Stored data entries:
################

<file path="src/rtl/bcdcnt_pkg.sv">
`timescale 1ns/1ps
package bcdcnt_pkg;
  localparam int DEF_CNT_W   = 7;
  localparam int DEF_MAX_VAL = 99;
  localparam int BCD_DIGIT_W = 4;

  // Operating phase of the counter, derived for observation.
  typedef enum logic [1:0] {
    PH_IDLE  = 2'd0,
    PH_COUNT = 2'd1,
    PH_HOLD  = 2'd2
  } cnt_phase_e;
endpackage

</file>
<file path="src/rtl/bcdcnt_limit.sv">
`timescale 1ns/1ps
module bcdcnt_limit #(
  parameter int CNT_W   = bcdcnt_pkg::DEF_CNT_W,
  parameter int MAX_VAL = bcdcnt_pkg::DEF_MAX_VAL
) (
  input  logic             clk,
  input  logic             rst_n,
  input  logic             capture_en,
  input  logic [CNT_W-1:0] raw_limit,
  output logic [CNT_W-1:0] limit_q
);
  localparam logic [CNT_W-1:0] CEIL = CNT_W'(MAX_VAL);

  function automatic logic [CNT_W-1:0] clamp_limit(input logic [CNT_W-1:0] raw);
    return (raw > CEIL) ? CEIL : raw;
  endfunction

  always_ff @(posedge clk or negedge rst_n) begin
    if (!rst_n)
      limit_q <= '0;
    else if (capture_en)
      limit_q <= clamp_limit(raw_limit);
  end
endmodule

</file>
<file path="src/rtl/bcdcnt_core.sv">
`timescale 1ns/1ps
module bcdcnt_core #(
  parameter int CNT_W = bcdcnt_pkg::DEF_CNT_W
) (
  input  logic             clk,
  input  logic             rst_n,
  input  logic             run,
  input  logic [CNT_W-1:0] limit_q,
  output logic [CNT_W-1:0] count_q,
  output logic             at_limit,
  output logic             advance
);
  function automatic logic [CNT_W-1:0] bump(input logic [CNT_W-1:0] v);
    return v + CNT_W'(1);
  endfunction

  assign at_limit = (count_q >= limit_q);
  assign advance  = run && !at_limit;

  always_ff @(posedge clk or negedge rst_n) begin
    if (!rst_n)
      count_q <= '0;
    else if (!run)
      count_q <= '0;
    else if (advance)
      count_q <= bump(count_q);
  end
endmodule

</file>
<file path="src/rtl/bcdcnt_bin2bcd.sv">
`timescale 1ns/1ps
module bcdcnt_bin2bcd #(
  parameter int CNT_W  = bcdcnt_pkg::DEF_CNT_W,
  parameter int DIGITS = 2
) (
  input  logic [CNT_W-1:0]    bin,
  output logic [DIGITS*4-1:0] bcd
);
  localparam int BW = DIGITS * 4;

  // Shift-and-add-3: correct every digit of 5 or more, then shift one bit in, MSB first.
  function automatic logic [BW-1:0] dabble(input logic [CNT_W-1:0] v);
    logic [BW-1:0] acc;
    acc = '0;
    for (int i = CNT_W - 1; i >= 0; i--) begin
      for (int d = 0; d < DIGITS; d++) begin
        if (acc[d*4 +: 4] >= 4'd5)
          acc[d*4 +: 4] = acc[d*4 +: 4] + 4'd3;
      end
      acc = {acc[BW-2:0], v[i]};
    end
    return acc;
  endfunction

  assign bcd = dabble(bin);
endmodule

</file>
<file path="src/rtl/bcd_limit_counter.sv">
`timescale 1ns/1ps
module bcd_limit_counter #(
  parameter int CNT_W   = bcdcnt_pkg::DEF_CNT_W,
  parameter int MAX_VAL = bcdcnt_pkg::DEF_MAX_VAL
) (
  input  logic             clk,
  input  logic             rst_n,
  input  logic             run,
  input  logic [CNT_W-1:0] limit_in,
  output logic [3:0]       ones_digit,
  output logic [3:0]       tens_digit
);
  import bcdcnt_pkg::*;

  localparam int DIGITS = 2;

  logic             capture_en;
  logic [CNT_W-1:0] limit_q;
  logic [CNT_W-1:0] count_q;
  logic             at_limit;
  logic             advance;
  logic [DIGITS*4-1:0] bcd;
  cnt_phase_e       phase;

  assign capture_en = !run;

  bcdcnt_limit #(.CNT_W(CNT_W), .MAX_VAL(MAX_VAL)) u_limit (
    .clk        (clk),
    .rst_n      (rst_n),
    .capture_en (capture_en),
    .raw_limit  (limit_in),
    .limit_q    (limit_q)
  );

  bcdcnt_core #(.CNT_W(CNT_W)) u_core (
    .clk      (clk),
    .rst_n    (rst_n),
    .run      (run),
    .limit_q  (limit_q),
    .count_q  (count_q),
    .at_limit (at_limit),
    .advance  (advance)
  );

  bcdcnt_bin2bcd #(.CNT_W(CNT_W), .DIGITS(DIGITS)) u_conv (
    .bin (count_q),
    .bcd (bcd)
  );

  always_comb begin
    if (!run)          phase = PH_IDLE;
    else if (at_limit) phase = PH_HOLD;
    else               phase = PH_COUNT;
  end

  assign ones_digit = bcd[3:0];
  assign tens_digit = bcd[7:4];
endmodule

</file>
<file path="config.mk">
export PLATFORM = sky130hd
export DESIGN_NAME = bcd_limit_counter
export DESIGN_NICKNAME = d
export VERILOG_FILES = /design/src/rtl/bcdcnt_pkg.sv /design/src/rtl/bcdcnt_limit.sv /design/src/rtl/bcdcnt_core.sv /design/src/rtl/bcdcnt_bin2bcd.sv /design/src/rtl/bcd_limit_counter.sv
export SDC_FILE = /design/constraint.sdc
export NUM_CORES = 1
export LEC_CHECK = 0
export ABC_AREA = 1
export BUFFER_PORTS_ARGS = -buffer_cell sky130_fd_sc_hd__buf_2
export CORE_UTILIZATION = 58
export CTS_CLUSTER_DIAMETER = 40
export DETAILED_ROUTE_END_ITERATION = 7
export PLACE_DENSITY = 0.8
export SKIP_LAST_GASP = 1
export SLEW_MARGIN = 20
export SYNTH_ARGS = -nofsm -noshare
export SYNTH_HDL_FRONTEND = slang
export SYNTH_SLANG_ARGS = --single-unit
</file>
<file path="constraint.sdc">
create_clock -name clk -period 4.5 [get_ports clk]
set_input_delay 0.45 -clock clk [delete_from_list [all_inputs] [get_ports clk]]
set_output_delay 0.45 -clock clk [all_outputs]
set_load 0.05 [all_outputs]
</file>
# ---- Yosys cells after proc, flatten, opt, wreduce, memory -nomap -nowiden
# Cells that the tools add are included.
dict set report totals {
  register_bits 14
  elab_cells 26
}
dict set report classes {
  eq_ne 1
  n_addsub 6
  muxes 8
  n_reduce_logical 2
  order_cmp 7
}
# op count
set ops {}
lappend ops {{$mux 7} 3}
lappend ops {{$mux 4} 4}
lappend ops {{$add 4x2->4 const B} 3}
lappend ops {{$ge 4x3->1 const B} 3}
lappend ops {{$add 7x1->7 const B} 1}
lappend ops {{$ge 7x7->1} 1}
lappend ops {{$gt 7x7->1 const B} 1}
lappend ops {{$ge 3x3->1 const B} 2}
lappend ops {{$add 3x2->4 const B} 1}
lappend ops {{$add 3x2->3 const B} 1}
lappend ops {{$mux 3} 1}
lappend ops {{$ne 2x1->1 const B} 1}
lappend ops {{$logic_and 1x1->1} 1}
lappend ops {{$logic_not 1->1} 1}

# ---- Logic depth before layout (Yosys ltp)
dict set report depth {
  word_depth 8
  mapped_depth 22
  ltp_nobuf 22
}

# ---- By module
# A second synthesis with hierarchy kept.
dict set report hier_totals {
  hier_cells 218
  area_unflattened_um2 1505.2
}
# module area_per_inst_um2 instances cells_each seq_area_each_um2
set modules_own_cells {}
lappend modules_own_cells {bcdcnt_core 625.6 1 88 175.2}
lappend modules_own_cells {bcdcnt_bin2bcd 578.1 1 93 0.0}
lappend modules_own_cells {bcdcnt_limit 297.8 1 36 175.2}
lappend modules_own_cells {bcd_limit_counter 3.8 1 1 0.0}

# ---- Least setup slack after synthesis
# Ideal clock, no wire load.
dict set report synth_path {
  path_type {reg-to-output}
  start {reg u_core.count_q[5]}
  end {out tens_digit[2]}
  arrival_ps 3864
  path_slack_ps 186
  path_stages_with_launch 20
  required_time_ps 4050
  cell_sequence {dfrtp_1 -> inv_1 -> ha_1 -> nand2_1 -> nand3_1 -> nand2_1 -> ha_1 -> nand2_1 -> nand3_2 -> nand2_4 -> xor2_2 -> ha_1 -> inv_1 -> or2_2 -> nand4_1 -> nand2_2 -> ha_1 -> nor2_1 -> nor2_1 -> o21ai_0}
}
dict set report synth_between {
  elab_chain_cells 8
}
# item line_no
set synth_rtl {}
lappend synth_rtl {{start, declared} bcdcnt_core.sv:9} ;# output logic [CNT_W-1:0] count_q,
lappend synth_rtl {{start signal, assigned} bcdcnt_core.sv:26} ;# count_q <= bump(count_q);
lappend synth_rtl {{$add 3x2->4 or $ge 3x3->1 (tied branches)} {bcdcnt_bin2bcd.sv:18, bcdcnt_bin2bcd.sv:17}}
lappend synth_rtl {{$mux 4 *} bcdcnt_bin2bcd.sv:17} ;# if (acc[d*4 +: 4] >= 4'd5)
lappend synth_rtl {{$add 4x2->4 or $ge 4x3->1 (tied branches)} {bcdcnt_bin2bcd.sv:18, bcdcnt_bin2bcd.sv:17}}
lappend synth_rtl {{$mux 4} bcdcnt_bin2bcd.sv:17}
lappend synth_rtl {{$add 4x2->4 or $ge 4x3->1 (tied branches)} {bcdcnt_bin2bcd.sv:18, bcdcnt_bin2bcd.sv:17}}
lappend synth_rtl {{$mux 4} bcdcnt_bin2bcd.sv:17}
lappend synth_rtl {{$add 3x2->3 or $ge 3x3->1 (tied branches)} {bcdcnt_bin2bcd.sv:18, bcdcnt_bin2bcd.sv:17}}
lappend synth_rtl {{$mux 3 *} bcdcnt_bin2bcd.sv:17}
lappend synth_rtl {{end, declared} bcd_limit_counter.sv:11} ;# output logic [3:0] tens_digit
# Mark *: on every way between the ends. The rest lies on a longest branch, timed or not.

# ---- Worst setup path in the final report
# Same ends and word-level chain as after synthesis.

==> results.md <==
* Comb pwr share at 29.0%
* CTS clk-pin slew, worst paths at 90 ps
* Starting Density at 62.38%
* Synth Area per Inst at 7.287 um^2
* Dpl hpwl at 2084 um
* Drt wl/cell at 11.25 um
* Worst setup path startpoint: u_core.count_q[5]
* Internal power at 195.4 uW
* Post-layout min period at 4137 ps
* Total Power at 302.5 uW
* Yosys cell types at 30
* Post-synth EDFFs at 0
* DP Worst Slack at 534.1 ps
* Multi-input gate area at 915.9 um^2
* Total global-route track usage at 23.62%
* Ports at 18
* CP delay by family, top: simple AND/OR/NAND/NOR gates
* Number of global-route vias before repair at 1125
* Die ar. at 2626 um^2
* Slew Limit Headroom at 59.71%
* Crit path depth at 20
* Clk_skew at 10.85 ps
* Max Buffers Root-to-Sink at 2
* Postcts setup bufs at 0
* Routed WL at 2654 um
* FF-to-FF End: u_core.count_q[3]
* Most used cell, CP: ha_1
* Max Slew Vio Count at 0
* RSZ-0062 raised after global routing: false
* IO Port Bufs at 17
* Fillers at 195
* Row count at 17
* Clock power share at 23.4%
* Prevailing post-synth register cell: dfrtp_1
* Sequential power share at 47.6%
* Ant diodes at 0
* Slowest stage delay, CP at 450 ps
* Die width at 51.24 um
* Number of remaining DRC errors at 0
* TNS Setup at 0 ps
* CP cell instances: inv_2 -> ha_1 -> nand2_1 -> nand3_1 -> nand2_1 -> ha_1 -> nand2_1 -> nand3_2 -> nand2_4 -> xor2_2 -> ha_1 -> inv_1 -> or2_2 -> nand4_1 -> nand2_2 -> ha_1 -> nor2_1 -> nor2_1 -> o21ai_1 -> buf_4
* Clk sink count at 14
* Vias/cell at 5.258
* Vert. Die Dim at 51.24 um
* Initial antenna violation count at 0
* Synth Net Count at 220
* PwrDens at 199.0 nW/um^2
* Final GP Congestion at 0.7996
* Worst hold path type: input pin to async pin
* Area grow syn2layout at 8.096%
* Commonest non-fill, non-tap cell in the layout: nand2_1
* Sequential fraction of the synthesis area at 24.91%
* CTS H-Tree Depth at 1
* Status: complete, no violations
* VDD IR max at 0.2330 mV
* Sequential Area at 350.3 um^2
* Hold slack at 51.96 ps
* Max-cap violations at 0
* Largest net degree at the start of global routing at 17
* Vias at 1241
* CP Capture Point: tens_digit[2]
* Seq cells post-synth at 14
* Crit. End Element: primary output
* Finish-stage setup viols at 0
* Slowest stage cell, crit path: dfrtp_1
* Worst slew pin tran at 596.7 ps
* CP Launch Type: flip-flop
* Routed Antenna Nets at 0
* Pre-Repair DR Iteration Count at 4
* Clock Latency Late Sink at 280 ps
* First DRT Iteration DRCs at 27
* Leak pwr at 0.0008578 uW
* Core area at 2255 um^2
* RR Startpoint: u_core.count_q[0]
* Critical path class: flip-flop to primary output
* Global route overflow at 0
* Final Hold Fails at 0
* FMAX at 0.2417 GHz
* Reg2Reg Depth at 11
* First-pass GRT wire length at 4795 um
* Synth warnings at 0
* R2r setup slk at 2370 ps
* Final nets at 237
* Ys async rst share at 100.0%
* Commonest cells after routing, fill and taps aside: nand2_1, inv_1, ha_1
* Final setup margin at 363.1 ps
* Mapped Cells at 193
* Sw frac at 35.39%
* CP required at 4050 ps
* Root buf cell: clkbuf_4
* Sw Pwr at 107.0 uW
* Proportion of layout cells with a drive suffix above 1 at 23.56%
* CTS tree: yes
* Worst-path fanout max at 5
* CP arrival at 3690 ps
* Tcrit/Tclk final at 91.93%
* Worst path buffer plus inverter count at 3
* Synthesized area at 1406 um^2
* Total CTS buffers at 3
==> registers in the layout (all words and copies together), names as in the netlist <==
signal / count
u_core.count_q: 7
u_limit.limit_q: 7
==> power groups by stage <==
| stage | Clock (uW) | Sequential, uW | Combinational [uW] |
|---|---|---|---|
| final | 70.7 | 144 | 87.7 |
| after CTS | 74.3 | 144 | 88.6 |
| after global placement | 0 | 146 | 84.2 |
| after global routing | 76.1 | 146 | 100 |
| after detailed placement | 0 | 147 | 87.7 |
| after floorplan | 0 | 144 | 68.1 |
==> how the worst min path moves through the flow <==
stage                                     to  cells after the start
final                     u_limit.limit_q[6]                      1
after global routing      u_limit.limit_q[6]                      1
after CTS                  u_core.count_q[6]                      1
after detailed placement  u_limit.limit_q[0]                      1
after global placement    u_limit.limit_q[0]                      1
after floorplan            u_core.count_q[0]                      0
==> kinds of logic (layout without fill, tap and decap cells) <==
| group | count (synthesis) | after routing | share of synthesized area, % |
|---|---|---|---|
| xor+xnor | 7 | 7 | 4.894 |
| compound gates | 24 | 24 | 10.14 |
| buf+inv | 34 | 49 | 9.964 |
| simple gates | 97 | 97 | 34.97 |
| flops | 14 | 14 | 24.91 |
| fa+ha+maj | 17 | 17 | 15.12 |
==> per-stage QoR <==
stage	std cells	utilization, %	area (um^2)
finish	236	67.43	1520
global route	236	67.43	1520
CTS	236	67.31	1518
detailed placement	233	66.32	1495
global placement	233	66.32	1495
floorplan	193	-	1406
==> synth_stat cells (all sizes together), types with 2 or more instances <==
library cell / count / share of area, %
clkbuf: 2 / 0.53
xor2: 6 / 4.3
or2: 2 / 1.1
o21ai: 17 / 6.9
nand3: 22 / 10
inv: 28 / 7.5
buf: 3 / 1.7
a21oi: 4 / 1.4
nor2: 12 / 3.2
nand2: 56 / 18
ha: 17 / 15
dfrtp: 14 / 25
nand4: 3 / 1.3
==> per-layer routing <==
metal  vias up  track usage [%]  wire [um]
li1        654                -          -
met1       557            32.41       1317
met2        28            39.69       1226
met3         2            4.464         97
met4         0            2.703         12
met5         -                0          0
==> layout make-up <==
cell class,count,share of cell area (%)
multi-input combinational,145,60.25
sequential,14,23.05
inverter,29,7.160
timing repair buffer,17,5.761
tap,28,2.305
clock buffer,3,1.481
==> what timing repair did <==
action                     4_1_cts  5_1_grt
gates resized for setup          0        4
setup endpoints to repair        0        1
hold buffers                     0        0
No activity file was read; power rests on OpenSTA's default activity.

################

# Work to be completed
Above are the records; from them, give again exactly the lines from the one containing "path_slack_ps 186" to the one containing "Ports at 18", both lines included, and nothing more.

# Task output
  path_slack_ps 186
  path_stages_with_launch 20
  required_time_ps 4050
  cell_sequence {dfrtp_1 -> inv_1 -> ha_1 -> nand2_1 -> nand3_1 -> nand2_1 -> ha_1 -> nand2_1 -> nand3_2 -> nand2_4 -> xor2_2 -> ha_1 -> inv_1 -> or2_2 -> nand4_1 -> nand2_2 -> ha_1 -> nor2_1 -> nor2_1 -> o21ai_0}
}
dict set report synth_between {
  elab_chain_cells 8
}
# item line_no
set synth_rtl {}
lappend synth_rtl {{start, declared} bcdcnt_core.sv:9} ;# output logic [CNT_W-1:0] count_q,
lappend synth_rtl {{start signal, assigned} bcdcnt_core.sv:26} ;# count_q <= bump(count_q);
lappend synth_rtl {{$add 3x2->4 or $ge 3x3->1 (tied branches)} {bcdcnt_bin2bcd.sv:18, bcdcnt_bin2bcd.sv:17}}
lappend synth_rtl {{$mux 4 *} bcdcnt_bin2bcd.sv:17} ;# if (acc[d*4 +: 4] >= 4'd5)
lappend synth_rtl {{$add 4x2->4 or $ge 4x3->1 (tied branches)} {bcdcnt_bin2bcd.sv:18, bcdcnt_bin2bcd.sv:17}}
lappend synth_rtl {{$mux 4} bcdcnt_bin2bcd.sv:17}
lappend synth_rtl {{$add 4x2->4 or $ge 4x3->1 (tied branches)} {bcdcnt_bin2bcd.sv:18, bcdcnt_bin2bcd.sv:17}}
lappend synth_rtl {{$mux 4} bcdcnt_bin2bcd.sv:17}
lappend synth_rtl {{$add 3x2->3 or $ge 3x3->1 (tied branches)} {bcdcnt_bin2bcd.sv:18, bcdcnt_bin2bcd.sv:17}}
lappend synth_rtl {{$mux 3 *} bcdcnt_bin2bcd.sv:17}
lappend synth_rtl {{end, declared} bcd_limit_counter.sv:11} ;# output logic [3:0] tens_digit
# Mark *: on every way between the ends. The rest lies on a longest branch, timed or not.

# ---- Worst setup path in the final report
# Same ends and word-level chain as after synthesis.

==> results.md <==
* Comb pwr share at 29.0%
* CTS clk-pin slew, worst paths at 90 ps
* Starting Density at 62.38%
* Synth Area per Inst at 7.287 um^2
* Dpl hpwl at 2084 um
* Drt wl/cell at 11.25 um
* Worst setup path startpoint: u_core.count_q[5]
* Internal power at 195.4 uW
* Post-layout min period at 4137 ps
* Total Power at 302.5 uW
* Yosys cell types at 30
* Post-synth EDFFs at 0
* DP Worst Slack at 534.1 ps
* Multi-input gate area at 915.9 um^2
* Total global-route track usage at 23.62%
* Ports at 18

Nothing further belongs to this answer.